The high percentage of mortality found in C. alliodora in S2 spacing (Fig. 2a) was due to the loss of one plot, which could be the consequence of poor handling of the plant seedlings during the establishment of the plot. This problem was found only in this plot. An increase in mortality was observed after 10 months in the S2 and S3 spacings of G. arborea (Fig. 2c) due to a tree in the natural forest near the boundary of the plantation falling on the plantation, which directly affected the plots of these two spacings, causing from this moment on an increase in tree mortality. However, apart from these events, for the four species, the wide spacings (S4 and S3) had lower mortality than the narrow spacings (S2 and S1). This result suggests that the level of tree competition at narrow spacing causes an increase in their mortality. Several factors contribute to mortality in SRC (Paris et al. 2011): (i) initial implantation of a plantation leads to the tree’s growth until it reaches the maximum resource availability that the site can support (Paris et al. 2011). However, growth is limited once competition among the trees begins and resource release through mortality occurs (DeBell et al. 1996). (ii) The second aspect is the amount of resources in the soil, which conditions tree survival (Laureysens et al. 2004). Competition is greater on sites that lack the necessary resources for tree growth, which leads to the mortality of some individuals (Dillen et al. 2013).

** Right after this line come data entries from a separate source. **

File: config.mk
export PLATFORM = sky130hd
export DESIGN_NAME = sbt_timer
export DESIGN_NICKNAME = d
export VERILOG_FILES = /design/src/design/sbt_pkg.sv /design/src/design/sbt_prescale.sv /design/src/design/sbt_timer.sv
export VERILOG_INCLUDE_DIRS = /design/src /design/src/design
export SDC_FILE = /design/constraint.sdc
export NUM_CORES = 1
export LEC_CHECK = 0
export BUFFER_PORTS_ARGS = -buffer_cell sky130_fd_sc_hd__clkbuf_2
export CAP_MARGIN = 10
export CELL_PAD_IN_SITES_DETAIL_PLACEMENT = 1
export CELL_PAD_IN_SITES_GLOBAL_PLACEMENT = 1
export CORE_MARGIN = 4
export CORE_UTILIZATION = 47
export DETAILED_ROUTE_END_ITERATION = 6
export PLACE_DENSITY = 0.85
export SLEW_MARGIN = 20
export SYNTH_ARGS = -nofsm -noshare
export SYNTH_HDL_FRONTEND = slang
export SYNTH_HIERARCHICAL = 1
export SYNTH_SLANG_ARGS = --single-unit
File: constraint.sdc
create_clock -name clk_sys -period 3.77 [get_ports clk_sys]
set_input_delay 0.1885 -clock clk_sys [delete_from_list [all_inputs] [get_ports clk_sys]]
set_output_delay 0.1885 -clock clk_sys [all_outputs]
set_load 0.03 [all_outputs]
File: src/design/sbt_map.svh
`ifndef SBT_MAP_SVH
`define SBT_MAP_SVH

// register offsets on the plain register port
`define SBT_OFS_FLAG     8'h0c
`define SBT_OFS_CLEAR    8'h0d
`define SBT_OFS_LOW      8'h0e
`define SBT_OFS_HIGH     8'h0f
`define SBT_OFS_CONTROL  8'h10
`define SBT_OFS_ENABLE   8'h8c

// control field positions
`define SBT_RUN_BIT      0
`define SBT_SRC_BIT      1
`define SBT_SYNC_DIS_BIT 2
`define SBT_OSC_EN_BIT   3
`define SBT_PRE_LSB      4
`define SBT_PRE_MSB      5
`define SBT_CTRL_W       6

// flag and enable layout
`define SBT_OVF_BIT      0

// reset values and limits
`define SBT_CTRL_RST     6'h00
`define SBT_COUNT_RST    16'h0000
`define SBT_COUNT_MAX    16'hffff
`define SBT_PRE_W        3

`endif

File: src/design/sbt_pkg.sv
package sbt_pkg;
  `include "sbt_map.svh"

  typedef logic [7:0] sbt_addr_t;
  typedef logic [7:0] sbt_byte_t;

  // how the count register advances
  typedef enum logic [1:0] {
    SBT_STOP  = 2'b00,
    SBT_TIMER = 2'b01,
    SBT_SYNC  = 2'b10,
    SBT_ASYNC = 2'b11
  } sbt_mode_t;

  typedef struct packed {
    logic [`SBT_CTRL_W-1:0] control;
    logic [15:0]            count;
    logic                   flag;
    logic                   enable;
    logic [7:0]             rd_data;
    logic [2:0]             sync;
    logic                   irq;
    logic                   osc_out;
    logic [1:0]             dir_eff;
  } sbt_state_t;

  typedef struct packed {
    logic [`SBT_PRE_W-1:0] cnt;
  } sbt_pre_state_t;
endpackage : sbt_pkg

File: src/design/sbt_prescale.sv
`timescale 1ns/1ns
// divides the count clock ticks by 1, 2, 4 or 8
module sbt_prescale (
  input  wire logic       clk_sys,
  input  wire logic       sys_rst,
  input  wire logic       tick_in,
  input  wire logic [1:0] ratio,
  input  wire logic       clear,
  output logic            tick_out
);
  import sbt_pkg::*;

  sbt_pre_state_t s;
  sbt_pre_state_t next_s;

  // mask of low counter bits that must be all ones for a tick
  function automatic logic [`SBT_PRE_W-1:0] ratio_mask(input logic [1:0] r);
    case (r)
      2'b00:   ratio_mask = 3'h0;
      2'b01:   ratio_mask = 3'h1;
      2'b10:   ratio_mask = 3'h3;
      default: ratio_mask = 3'h7;
    endcase
  endfunction

  ////////////////////////////////////////////////////////////////////
  // pass a tick when the masked counter is full
  always_comb begin
    next_s   = s;
    tick_out = tick_in && ((s.cnt & ratio_mask(ratio)) == ratio_mask(ratio));
    if (clear) begin
      next_s.cnt = 3'h0; // a count write restarts the division
    end else if (tick_in) begin
      next_s.cnt = s.cnt + 3'h1;
    end
  end

  always_ff @(posedge clk_sys or posedge sys_rst) begin
    if (sys_rst) begin
      s <= '0;
    end else begin
      s <= next_s;
    end
  end
endmodule // sbt_prescale

File: src/design/sbt_timer.sv
`timescale 1ns/1ns
module sbt_timer (
  input  wire logic              clk_sys,
  input  wire logic              sys_rst,
  input  wire sbt_pkg::sbt_addr_t bus_addr,
  input  wire sbt_pkg::sbt_byte_t bus_wdata,
  input  wire logic              bus_write,
  input  wire logic              bus_read,
  output sbt_pkg::sbt_byte_t     bus_rdata,
  input  wire logic              sleep_mode,
  input  wire logic              ext_count_clock_pin,
  input  wire logic              osc_input_pin,
  output logic                   osc_output_pin,
  output logic                   osc_amp_enable,
  input  wire logic [1:0]        port_c_direction,
  output logic [1:0]             port_c_dir_eff,
  output logic                   overflow_irq
);
  import sbt_pkg::*;

  sbt_state_t s;
  sbt_state_t next_s;
  sbt_mode_t  mode;
  logic       ext_level;
  logic       ext_rise;
  logic       raw_tick;
  logic       tick;
  logic       wr_low;
  logic       wr_high;
  logic       count_wr;
  logic       wr_ctrl;
  logic       wrap;
  logic       flag_clr;

  // control bits to counting mode; the sync bit matters only externally
  function automatic sbt_mode_t count_mode(input logic [`SBT_CTRL_W-1:0] c);
    if (!c[`SBT_RUN_BIT]) begin
      count_mode = SBT_STOP;
    end else if (!c[`SBT_SRC_BIT]) begin
      count_mode = SBT_TIMER;
    end else if (c[`SBT_SYNC_DIS_BIT]) begin
      count_mode = SBT_ASYNC;
    end else begin
      count_mode = SBT_SYNC;
    end
  endfunction

  ////////////////////////////////////////////////////////////////////
  // write decode
  assign wr_low   = bus_write && bus_addr == `SBT_OFS_LOW;
  assign wr_high  = bus_write && bus_addr == `SBT_OFS_HIGH;
  assign wr_ctrl  = bus_write && bus_addr == `SBT_OFS_CONTROL;
  assign count_wr = wr_low || wr_high;
  assign flag_clr = bus_write && bus_addr == `SBT_OFS_CLEAR && bus_wdata[`SBT_OVF_BIT];

  // with the oscillator on, the crystal drives the count input
  assign ext_level = s.control[`SBT_OSC_EN_BIT] ? osc_input_pin
                                                : ext_count_clock_pin;
  assign ext_rise  = s.sync[1] && !s.sync[2];

  // the internal clock stops in sleep, so only async counting survives
  always_comb begin
    mode = count_mode(s.control);
    case (mode)
      SBT_TIMER: raw_tick = !sleep_mode;
      SBT_SYNC:  raw_tick = ext_rise && !sleep_mode;
      SBT_ASYNC: raw_tick = ext_rise;
      default:   raw_tick = 1'b0;
    endcase
  end

  sbt_prescale u_prescale (
    .clk_sys  (clk_sys),
    .sys_rst  (sys_rst),
    .tick_in  (raw_tick),
    .ratio    (s.control[`SBT_PRE_MSB:`SBT_PRE_LSB]),
    .clear    (count_wr),
    .tick_out (tick)
  );

  // a byte write takes precedence over a tick in the same cycle
  assign wrap = tick && !count_wr && s.count == `SBT_COUNT_MAX;

  ////////////////////////////////////////////////////////////////////
  // next state
  always_comb begin
    next_s      = s;
    next_s.sync = {s.sync[1:0], ext_level}; // plain three-stage chain
    // count register pair
    if (wr_low) begin
      next_s.count[7:0] = bus_wdata;
    end else if (wr_high) begin
      next_s.count[15:8] = bus_wdata;
    end else if (tick) begin
      next_s.count = s.count + 16'h0001;
    end
    if (wr_ctrl) begin
      next_s.control = bus_wdata[`SBT_CTRL_W-1:0];
    end
    if (bus_write && bus_addr == `SBT_OFS_ENABLE) begin
      next_s.enable = bus_wdata[`SBT_OVF_BIT];
    end
    // set wins over a clear in the same cycle
    if (flag_clr) begin
      next_s.flag = 1'b0;
    end
    if (wrap) begin
      next_s.flag = 1'b1;
    end
    next_s.irq = next_s.flag && next_s.enable;
    // crystal amplifier: inverter from input pin, silent when disabled
    next_s.osc_out = s.control[`SBT_OSC_EN_BIT] && !osc_input_pin;
    next_s.dir_eff = s.control[`SBT_OSC_EN_BIT] ? 2'b11 : port_c_direction;
    // read data, one cycle after the strobe; unmapped reads zero
    next_s.rd_data = 8'h00;
    if (bus_read) begin
      case (bus_addr)
        `SBT_OFS_FLAG:    next_s.rd_data = {7'h00, s.flag};
        `SBT_OFS_ENABLE:  next_s.rd_data = {7'h00, s.enable};
        `SBT_OFS_LOW:     next_s.rd_data = s.count[7:0];
        `SBT_OFS_HIGH:    next_s.rd_data = s.count[15:8];
        `SBT_OFS_CONTROL: next_s.rd_data = {2'b00, s.control};
        default:          next_s.rd_data = 8'h00;
      endcase
    end
  end

  // the oscillator enable has no start-up timer here; software waits
  always_ff @(posedge clk_sys or posedge sys_rst) begin
    if (sys_rst) begin
      s <= '0;
    end else begin
      s <= next_s;
    end
  end

  ////////////////////////////////////////////////////////////////////
  // outputs straight from flip-flops
  assign bus_rdata      = s.rd_data;
  assign osc_output_pin = s.osc_out;
  assign osc_amp_enable = s.control[`SBT_OSC_EN_BIT];
  assign port_c_dir_eff = s.dir_eff;
  assign overflow_irq   = s.irq;
endmodule // sbt_timer

==> impl_results.md <==
* Status: complete, no violations
* Worst-margin pin slew at between 0.8 and 0.9 ns
* CTS Buf Count at 5
* Top cells by count, synth: dfrtp_1, nor2_1, nand2_1, buf_4
* First DRT Iteration DRCs at 104
* CP bufs+invs at 0
* Filler Cells Inserted at around 560
* Worst slew margin relative to its limit at between 40% and 50%
* Global route total overflow at 0
* Full die area at between 6000 and 7000 um^2
* Final setup TNS at 0 ns
* Post-Synth Adder-Cell Area at under 10%
* CP Launch Type: flip-flop
* Clock root cell: clkbuf_8
* CP max-delay cell: a221oi_1
* Post-synth top area share at between 40% and 50%
* Avg Vias per Cell at slightly below 6
* Post-Synth XOR/XNOR Area at less than 1%
* Setup-failing EPs final at 0
* Most common cell in the netlist: dfrtp_1
* Compound-Gate Fraction of Synth Area at 13.6%
* Synth cell types at between 50 and 60
* CP peak stage delay at 0.63 ns
* Setup Buffers After CTS at 0
* Cell Area, Synth at 2310 um^2
* Post-Syn Nets at approximately 250
* Share of post-route cells with drive strength above 1 at a little over a quarter
* Clk buf depth at 2
* Antenna violations before repair at 0
* Port Buffers at 37
* Post-synthesis sequential area ratio at 45.5%
* Worst hold-check slack at around 0.054 ns
* Initial Util at 48.6%
* Simple-gate area share of the yosys netlist at between 20% and 30%
* Number of max-cap violations at 0
* Highest Clock Rate at between 300 and 400 MHz
* Endpoints failing hold at 0
* DP HPWL at around 4500 um
* GPL Wtd Cong at ~0.79
* Main synth FF type: dfrtp_1
* First-pass iteration count of the detailed router at 4
* Largest net degree at the start of global routing at 40
* RSZ-0062 raised after global routing: false
* CTS tree: built
* DIE HEIGHT at ~78 um
* Worst Path Max Fanout at 6
* Core Footprint at approximately 4800 um^2
* Inserted Diodes at 0
* Layout net count at 284
* Top cell type by total area after synthesis: dfrtp_1
* Critical path required time at 4.00 ns
* Tmin final at ~2.8 ns
* Num ports at 38
* DR vias at roughly 1900
* EDFF count, synth at 0
* Period utilisation layout at between 70% and 80%
* HP Class: in2reg
* Row count at 25
* Setup crit start: s[35]$_DFFE_PP0P_
* Cells along the critical path: nand2_1 -> a221oi_1 -> o21ai_0 -> a21oi_1 -> and4_1 -> o2111ai_1 -> or4_1 -> nand3_1
* Main combinational cell family by area after synthesis: simple AND/OR/NAND/NOR gates
* Asr flop ratio synth at 100%
* Vias in the first global route at roughly 2000
* Detailed-route wire length at approximately 6100 um
* Hold_sp: osc_input_pin
* PnR Total Power at between 0.9 and 1 mW
* Clock transition at path regs at about 0.080 ns
* Slew Limit Fails at 0
* Clock Skews at ~0.01 ns
* CP arrival at just over 3 ns
* # DRC at 0
* Synth warn at 6
* Final ANT Viol Nets at 0
* Power Density at ~380 nW/um^2
* Die width at roughly 78 um
* Clock latency on the worst-skew pair at about 0.30 ns
* Crit. End Element: flip-flop
* Largest cells by area after synthesis: dfrtp_1, mux2_4, nor2_1
* DR WL/cell at 19.0 um
* CTS H-tree depth at 2
* Synthesized area per cell at ~10 um^2
* Crit Path Class: reg2reg
* Yosys reg bits at 42
* Mux share of post-synthesis cell area at a little under a tenth
* Peak VDD IR at about 0.00019 V
* First-pass GRT wire length at roughly 10000 um
* GRT Resource Usage Total at a little over a fifth
* Area grow syn2layout at 11.9%
* Post-synthesis cell count at approximately 230
* FF-to-FF Start: s[35]$_DFFE_PP0P_
* Delay-heaviest family, CP: compound AO/OA/AOI/OAI gates
* Clk sinks at 42
* P_leak at ~1.2 nW
report_power, final:
| part | total, mW | switching, mW | leakage (nW) | internal, mW |
|---|---|---|---|---|
| Combinational | 0.153 | 0.0837 | 0.579 | 0.0695 |
| Clock | 0.292 | 0.151 | 0.0431 | 0.141 |
| Sequential | 0.544 | 0.0522 | 0.552 | 0.492 |
| Total | 0.989 | 0.287 | 1.17 | 0.702 |
layout by cell type, fill, tap and decap left out, types with 8 or more instances in the layout:
master    count
clkbuf_2     37
dfrtp_1      42
nand3_1       9
inv_1         9
nand2_1      15
nor2_1       23
o21ai_0       8
state kept, by name, indices dropped and copies added, names as in the netlist:
signal / flops
overflow_irq: 1
osc_output_pin: 1
osc_amp_enable: 1
u_prescale/s: 3
bus_rdata: 8
port_c_dir_eff: 2
next_s: 2
s: 24
worst register-to-register path: cells and delay by family, from the launching register on:
kind	cells	cell delay [ns]
DFF	1	0.40
AOI/OAI and AO/OA	4	1.34
and+or+nand+nor	4	0.99
logic make-up after synthesis:
group,after synthesis
flip-flops,42
multiplexers,18
adder cells (fa/ha/maj),2
buffers and inverters,23
XOR/XNOR,2
AO/OA/AOI/OAI,46
AND/OR/NAND/NOR,92
worst paths after layout:
| kind | to | slack (ns) | cells after the start |
|---|---|---|---|
| max | s[30]$_DFFE_PP0P_ | 0.97 | 8 |
| min | osc_output_pin$_DFF_PP0_ | 0.05 | 2 |
| max reg2reg | s[30]$_DFFE_PP0P_ | 0.97 | 8 |
| min reg2reg | next_s[6]$_DFF_PP0_ | 0.37 | 0 |
| max in group asynchronous | s[33]$_DFFE_PP0P_ | 2.86 | 4 |
| min in group asynchronous | u_prescale/s[1]$_DFFE_PP0P_ | 0.31 | 3 |
layout make-up:
cell class	instances	area (um^2)	area share, %
Multi-Input combinational cell	160	1130	43.8
Sequential cell	42	1050	40.6
Tap cell	67	83.8	3.24
Timing Repair Buffer	39	203	7.84
Clock buffer	6	82.6	3.19
Inverter	9	33.8	1.31
per-layer routing:
| layer | global-route usage [%] | vias to the layer above | wire (um) |
|---|---|---|---|
| met5 | 0 | - | 0 |
| met3 | 4.47 | 16 | 244 |
| met4 | 8.74 | 0 | 176 |
| li1 | - | 893 | - |
| met2 | 38.4 | 40 | 3150 |
| met1 | 25.6 | 964 | 2560 |
timing repair:
item                                    4_1_cts  5_1_grt
endpoints found under the hold margin         3        0
endpoints found under the setup margin        0        0
hold buffers                                  1        0
gates resized for setup                       0        0
per-stage QoR:
| step | instance area, um^2 | instances | util (%) | worst slack (ns) |
|---|---|---|---|---|
| CTS | 2590 | 323 | 54.4 | 1.01 |
| finish | 2590 | 323 | 54.4 | 0.968 |
| floorplan | 2310 | 225 | - | 1.42 |
| global route | 2590 | 323 | 54.4 | 0.816 |
| global placement | 2490 | 316 | 52.4 | 1.17 |
| detailed placement | 2490 | 316 | 52.4 | 1.05 |
(Power assumes the default switching activity.)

So, the conditions of the soil and the demand for resources at the site where the SRC system was established were probably inadequate for D. panamensis, G. arborea, and T. grandis (Fig. 2b-d), more so given the tree’s need for resources at the spacings applied (Paris et al. 2011). As a result, tree mortality at the various spacings was high, so tree survival was low (Fig. 2c).

In the comparison of mortality of the different species with other studies, it was found that Tenorio et al. (2016; 2018) reported mortality between 23 and 60% at 24 months old for G. arborea in different spacings and 44 to 56% in two clones of this species at 24 months old (Tenorio et al. 2019), which agreed with values found for this species in this study (Fig. 2c). According to the above authors and the results obtained in this study, site fertility is important for the establishment of the SRC of G. arborea since some of the sites analyzed in Costa Rica showed survival rates of 95% due to favorable site conditions. In relation to D. panamensis, it was reported that mortality was 50% at 36 months (Gaitan-Alvarez et al. 2020), values higher than those obtained for these species in the presented study (Fig. 2b). The fact that D. panamensis is a species with less mortality seems to indicate that it is the species that is best adapted to the conditions of the site.

Tree height and diameter increased with age for all four species (Figs. 3 and 4). The increase in diameter and height with age corresponds to the normal development of trees in the early years, where the tree tries to position itself in height and then begins its development in diameter (Ryan and Yober 1997). For these two dasometric parameters, the effect of spacing was observed; the wider spacings (S4 and S3) presented greater diameter and height than the narrow spacings (S2 and S1) but with a more evident effect on the diameter parameter (Figs. 3 and 4). SCR with high density (narrow spacing, such as S2 and S1) have small diameters due to the high competition between trees (Gspaltl et al. 2013), which was observed in all species studied (Figs. 3 and 4).

This difference in spacing was presented after 22 months for height (Fig. 3) and 12 months for diameter (Fig. 4). The lack of this difference in the first months is attributed to the fact that during these months, the level of competition between the trees is still too low to produce differences (Widyati et al. 2022). Although this study did not determine crown intertwining among trees (the visible evidence that competition begins), it barely started, so competition was low (Li et al. 2017). From a physiological point of view, trees during their early years will focus their development mainly on stability and subsistence in order to survive (Li et al. 2017), so at early ages, the tree’s growth will be in height at narrow spacings such as S3 and S4 (Fig. 3), which produce greater competition. This spacing presents less development than the wider spacings such as S1 and S2 (Fig. 3), since diameter growth is not important for survival.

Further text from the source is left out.